Son las 7:29 y todo está en silencio. Todavía no ha amanecido y la habitación está en penumbra. A las 7:30 suena el despertador. Bueno, en realidad no es un despertador, es la alarma del móvil. ¿Cómo podríamos siquiera empezar nuestro día, cualquiera que sea, si no tuviéramos un dispositivo tecnológico (despertador o móvil) que nos despertase? ¿Acaso podríamos hacerlo?
Sí, cada vez más, las tecnologías están incorporadas a nuestro día a día. Los avances en inteligencia artificial son los más comentados, pero la realidad de la tecnología no está tanto en esa punta de lanza, sino en la ubicuidad de todos sus procesos. Según un informe publicado por la asociación de operadores móviles GSMA, más de 4 300 millones de personas usan smartphones en todo el mundo. Es decir, casi medio planeta realiza gestos tan cotidianos como poner su alarma en el móvil antes de dormir, confiando la viabilidad de su día a que la tecnología le despierte a la hora que le ha indicado. Las preguntas que nos hacemos son las siguientes: ¿en qué medida forman parte ya las tecnologías de nuestros cuerpos? ¿Cuánto de integradas están ya en nuestra vida? ¿Y si las tecnologías estuvieran tan pegadas a nuestra rutina, a nuestra piel, que formaran parte de nuestro cuerpo?
Tradicionalmente, al menos en la tradición filosófica occidental, el cuerpo ha sido ampliamente despreciado. Desde la visión platónica del cuerpo como cárcel del alma hasta las concepciones cristianas del cuerpo como fuente del pecado, la tradición occidental ha pensado el cuerpo como un mero contenedor de algo más importante: las ideas, la mente, el alma o el verdadero yo. Sin embargo, en las últimas décadas, y gracias a la mano de la fenomenología y el feminismo, la noción del cuerpo ha cobrado una importancia central. Esto ha sido así hasta tal punto que algunos hablan ya de un «giro corporal» en nuestra filosofía.
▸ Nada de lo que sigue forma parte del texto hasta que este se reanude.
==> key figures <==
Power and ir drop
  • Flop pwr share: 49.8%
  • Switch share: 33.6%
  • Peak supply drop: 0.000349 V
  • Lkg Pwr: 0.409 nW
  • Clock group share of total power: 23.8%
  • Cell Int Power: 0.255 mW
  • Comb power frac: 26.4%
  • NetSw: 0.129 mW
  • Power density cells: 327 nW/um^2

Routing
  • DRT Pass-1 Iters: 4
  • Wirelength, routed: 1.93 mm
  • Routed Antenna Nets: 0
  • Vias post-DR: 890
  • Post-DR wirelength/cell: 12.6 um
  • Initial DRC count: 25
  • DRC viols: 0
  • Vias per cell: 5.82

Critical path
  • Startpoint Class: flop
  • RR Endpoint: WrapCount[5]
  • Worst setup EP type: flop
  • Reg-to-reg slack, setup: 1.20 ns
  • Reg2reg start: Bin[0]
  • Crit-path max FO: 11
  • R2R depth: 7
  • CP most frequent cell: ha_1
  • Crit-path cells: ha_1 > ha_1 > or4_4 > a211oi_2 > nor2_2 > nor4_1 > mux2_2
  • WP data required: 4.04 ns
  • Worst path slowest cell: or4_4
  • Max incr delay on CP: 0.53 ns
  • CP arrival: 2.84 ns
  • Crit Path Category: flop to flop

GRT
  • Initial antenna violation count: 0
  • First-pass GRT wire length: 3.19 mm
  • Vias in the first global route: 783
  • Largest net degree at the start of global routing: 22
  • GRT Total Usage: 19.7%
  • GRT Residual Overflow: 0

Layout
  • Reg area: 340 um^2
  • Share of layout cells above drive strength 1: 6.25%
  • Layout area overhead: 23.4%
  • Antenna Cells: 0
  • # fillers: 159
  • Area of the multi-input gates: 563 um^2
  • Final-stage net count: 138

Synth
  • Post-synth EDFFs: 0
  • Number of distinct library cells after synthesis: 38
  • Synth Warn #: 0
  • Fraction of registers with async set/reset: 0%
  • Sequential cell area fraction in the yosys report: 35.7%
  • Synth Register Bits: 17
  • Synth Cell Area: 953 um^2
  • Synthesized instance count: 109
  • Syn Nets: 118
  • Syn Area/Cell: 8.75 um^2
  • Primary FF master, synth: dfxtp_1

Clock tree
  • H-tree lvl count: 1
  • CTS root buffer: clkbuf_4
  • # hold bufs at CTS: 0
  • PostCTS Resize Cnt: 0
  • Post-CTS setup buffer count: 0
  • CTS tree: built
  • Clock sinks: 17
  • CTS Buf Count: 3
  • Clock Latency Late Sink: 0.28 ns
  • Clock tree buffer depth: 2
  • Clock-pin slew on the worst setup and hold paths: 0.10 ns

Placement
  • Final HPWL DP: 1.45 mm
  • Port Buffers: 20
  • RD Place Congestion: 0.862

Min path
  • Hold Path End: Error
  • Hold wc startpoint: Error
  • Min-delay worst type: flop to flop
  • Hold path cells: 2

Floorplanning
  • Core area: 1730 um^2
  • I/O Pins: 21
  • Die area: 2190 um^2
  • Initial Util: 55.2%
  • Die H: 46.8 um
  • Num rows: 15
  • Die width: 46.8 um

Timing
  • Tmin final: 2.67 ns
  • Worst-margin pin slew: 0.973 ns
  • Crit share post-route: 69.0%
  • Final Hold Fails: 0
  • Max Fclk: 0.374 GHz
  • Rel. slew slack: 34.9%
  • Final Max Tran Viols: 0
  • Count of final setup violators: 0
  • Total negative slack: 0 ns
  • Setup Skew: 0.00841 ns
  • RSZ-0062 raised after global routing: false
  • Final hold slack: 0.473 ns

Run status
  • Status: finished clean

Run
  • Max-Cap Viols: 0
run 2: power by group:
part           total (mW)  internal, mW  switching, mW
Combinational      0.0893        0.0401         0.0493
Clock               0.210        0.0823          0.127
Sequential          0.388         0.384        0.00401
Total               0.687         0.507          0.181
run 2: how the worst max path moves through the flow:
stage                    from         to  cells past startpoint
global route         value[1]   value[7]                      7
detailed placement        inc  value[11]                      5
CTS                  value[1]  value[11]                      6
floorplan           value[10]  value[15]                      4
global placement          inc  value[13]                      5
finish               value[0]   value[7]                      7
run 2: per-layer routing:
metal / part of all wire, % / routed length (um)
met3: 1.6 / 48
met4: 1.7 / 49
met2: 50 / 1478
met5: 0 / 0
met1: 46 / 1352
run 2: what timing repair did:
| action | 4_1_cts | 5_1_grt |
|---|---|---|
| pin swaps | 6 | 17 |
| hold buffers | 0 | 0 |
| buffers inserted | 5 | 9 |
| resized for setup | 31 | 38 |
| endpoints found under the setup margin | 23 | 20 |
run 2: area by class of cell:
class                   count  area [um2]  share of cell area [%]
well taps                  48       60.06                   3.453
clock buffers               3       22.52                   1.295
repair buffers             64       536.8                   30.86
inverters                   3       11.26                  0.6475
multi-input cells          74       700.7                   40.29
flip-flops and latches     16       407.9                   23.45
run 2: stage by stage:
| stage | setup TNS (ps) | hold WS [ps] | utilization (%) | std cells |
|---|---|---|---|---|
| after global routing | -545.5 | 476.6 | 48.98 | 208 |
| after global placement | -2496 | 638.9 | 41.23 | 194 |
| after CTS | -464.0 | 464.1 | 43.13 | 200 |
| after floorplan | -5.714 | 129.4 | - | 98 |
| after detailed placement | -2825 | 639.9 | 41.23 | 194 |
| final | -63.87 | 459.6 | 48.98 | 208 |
[src/rtl/nstream_demux12.sv]
// nstream_demux12: 1-to-2 valid/ready stream demultiplexer with an
// independent FIFO behind each output, so one stalled consumer never
// blocks the other channel.
module nstream_demux12 #(
  parameter int N     = 32,
  parameter int DEPTH = 2
) (
  input  logic                       clk,
  input  logic                       rst,
  input  logic [N-1:0]               in_data,
  input  logic                       in_sel,
  input  logic                       in_valid,
  output logic                       in_ready,
  output logic [N-1:0]               out0_data,
  output logic                       out0_valid,
  input  logic                       out0_ready,
  output logic [N-1:0]               out1_data,
  output logic                       out1_valid,
  input  logic                       out1_ready,
  output logic [$clog2(DEPTH+1)-1:0] occ0,
  output logic [$clog2(DEPTH+1)-1:0] occ1
);

  localparam int PW = $clog2(DEPTH);
  localparam int OW = $clog2(DEPTH+1);

  logic [1:0]    full;
  logic [1:0]    valid;
  logic [1:0]    out_ready;
  logic [N-1:0]  rd_data [2];
  logic [OW-1:0] occ_v   [2];

  assign out_ready = {out1_ready, out0_ready};

  // Acceptance depends only on the selected channel being full; a pop in the
  // same cycle deliberately does not reopen it.
  assign in_ready = in_sel ? ~full[1] : ~full[0];

  assign out0_data  = rd_data[0];
  assign out1_data  = rd_data[1];
  assign out0_valid = valid[0];
  assign out1_valid = valid[1];
  assign occ0       = occ_v[0];
  assign occ1       = occ_v[1];

  genvar k;
  for (k = 0; k < 2; k++) begin : g_ch
    logic [N-1:0]  mem_q [DEPTH];
    logic [PW-1:0] wp_q, wp_d;
    logic [PW-1:0] rp_q, rp_d;
    logic [OW-1:0] occ_q, occ_d;
    logic          push;
    logic          pop;

    assign push = in_valid && in_ready && (in_sel == 1'(k));
    assign pop  = (occ_q != '0) && out_ready[k];

    assign full[k]    = (occ_q == OW'(DEPTH));
    assign valid[k]   = (occ_q != '0);
    assign rd_data[k] = mem_q[rp_q];
    assign occ_v[k]   = occ_q;

    // Next-state pointers and occupancy; pointers wrap naturally since DEPTH
    // is a power of two.
    always_comb begin
      wp_d  = wp_q;
      rp_d  = rp_q;
      occ_d = occ_q;
      if (push) wp_d = wp_q + PW'(1);
      if (pop)  rp_d = rp_q + PW'(1);
      case ({push, pop})
        2'b10:   occ_d = occ_q + OW'(1);
        2'b01:   occ_d = occ_q - OW'(1);
        default: occ_d = occ_q;
      endcase
    end

    // State and storage registers; reset clears buffered words immediately.
    always_ff @(posedge clk or posedge rst) begin
      if (rst) begin
        wp_q  <= '0;
        rp_q  <= '0;
        occ_q <= '0;
        mem_q <= '{default: '0};
      end else begin
        if (push) mem_q[wp_q] <= in_data;
        wp_q  <= wp_d;
        rp_q  <= rp_d;
        occ_q <= occ_d;
      end
    end
  end

endmodule

[config.mk]
export PLATFORM = sky130hd
export DESIGN_NAME = nstream_demux12
export DESIGN_NICKNAME = d
export VERILOG_FILES = /design/src/rtl/nstream_demux12.sv
export SDC_FILE = /design/constraint.sdc
export NUM_CORES = 1
export LEC_CHECK = 0
export ABC_AREA = 1
export CAP_MARGIN = 20
export CORE_ASPECT_RATIO = 0.8
export CORE_MARGIN = 2
export CORE_UTILIZATION = 30
export CTS_BUF_LIST = sky130_fd_sc_hd__clkbuf_4 sky130_fd_sc_hd__clkbuf_8 sky130_fd_sc_hd__clkbuf_16
export DETAILED_ROUTE_END_ITERATION = 16
export HOLD_SLACK_MARGIN = 0.05
export PLACE_DENSITY = 0.47
export SLEW_MARGIN = 15
export SYNTH_ARGS = -nofsm -noshare
export SYNTH_HDL_FRONTEND = slang
export SYNTH_SLANG_ARGS = --single-unit
export TNS_END_PERCENT = 100
[constraint.sdc]
create_clock -name clk -period 13.85 [get_ports clk]
set_clock_uncertainty 0.2 [all_clocks]
set_input_delay 2.77 -clock clk [delete_from_list [all_inputs] [get_ports clk]]
set_output_delay 2.77 -clock clk [all_outputs]
set_load 0.01 [all_outputs]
Durante los últimos años, la filosofía ha desterrado la división entre mente y cuerpo, aceptando que todo pensamiento es posible, precisamente, porque tiene un cuerpo (y no a pesar de su cuerpo)
El debate en torno al transhumanismo
Han sido años, pues, de recuperar al cuerpo. De pensarlo. De poner la vida en el centro. Y los cuidados. De recordarnos que somos cuerpo y que todo pensamiento es, de una forma u otra, situado. De escribir sobre la orientación, como hace Sara Ahmed en Fenomenología queer, pues la dirección que nos demos en nuestra vida depende en gran medida de tener un cuerpo que siempre está orientado. Han sido años, decimos, de dejar de pensarnos como mentes flotantes y asumirnos cansadas, excitados, contentas, deseantes o simplemente apegados a un inconsciente que no entendemos.
Sin embargo, esta recuperación del cuerpo ha fortalecido, de forma más o menos consciente, al antropocentrismo, es decir, a la visión filosófica (imperante durante los últimos dos mil años) que sitúa al ser humano como el centro de la vida, la evolución y el ecosistema. ¿Por qué? Porque ha pensado el cuerpo como nuestro territorio privado, como el trozo de carne que está bajo nuestro control (las manos, los dedos, los labios…). Pero ¿y si nuestro andamiaje, nuestro sostén material, fuera algo más que aquello a lo que comúnmente llamamos «cuerpo»?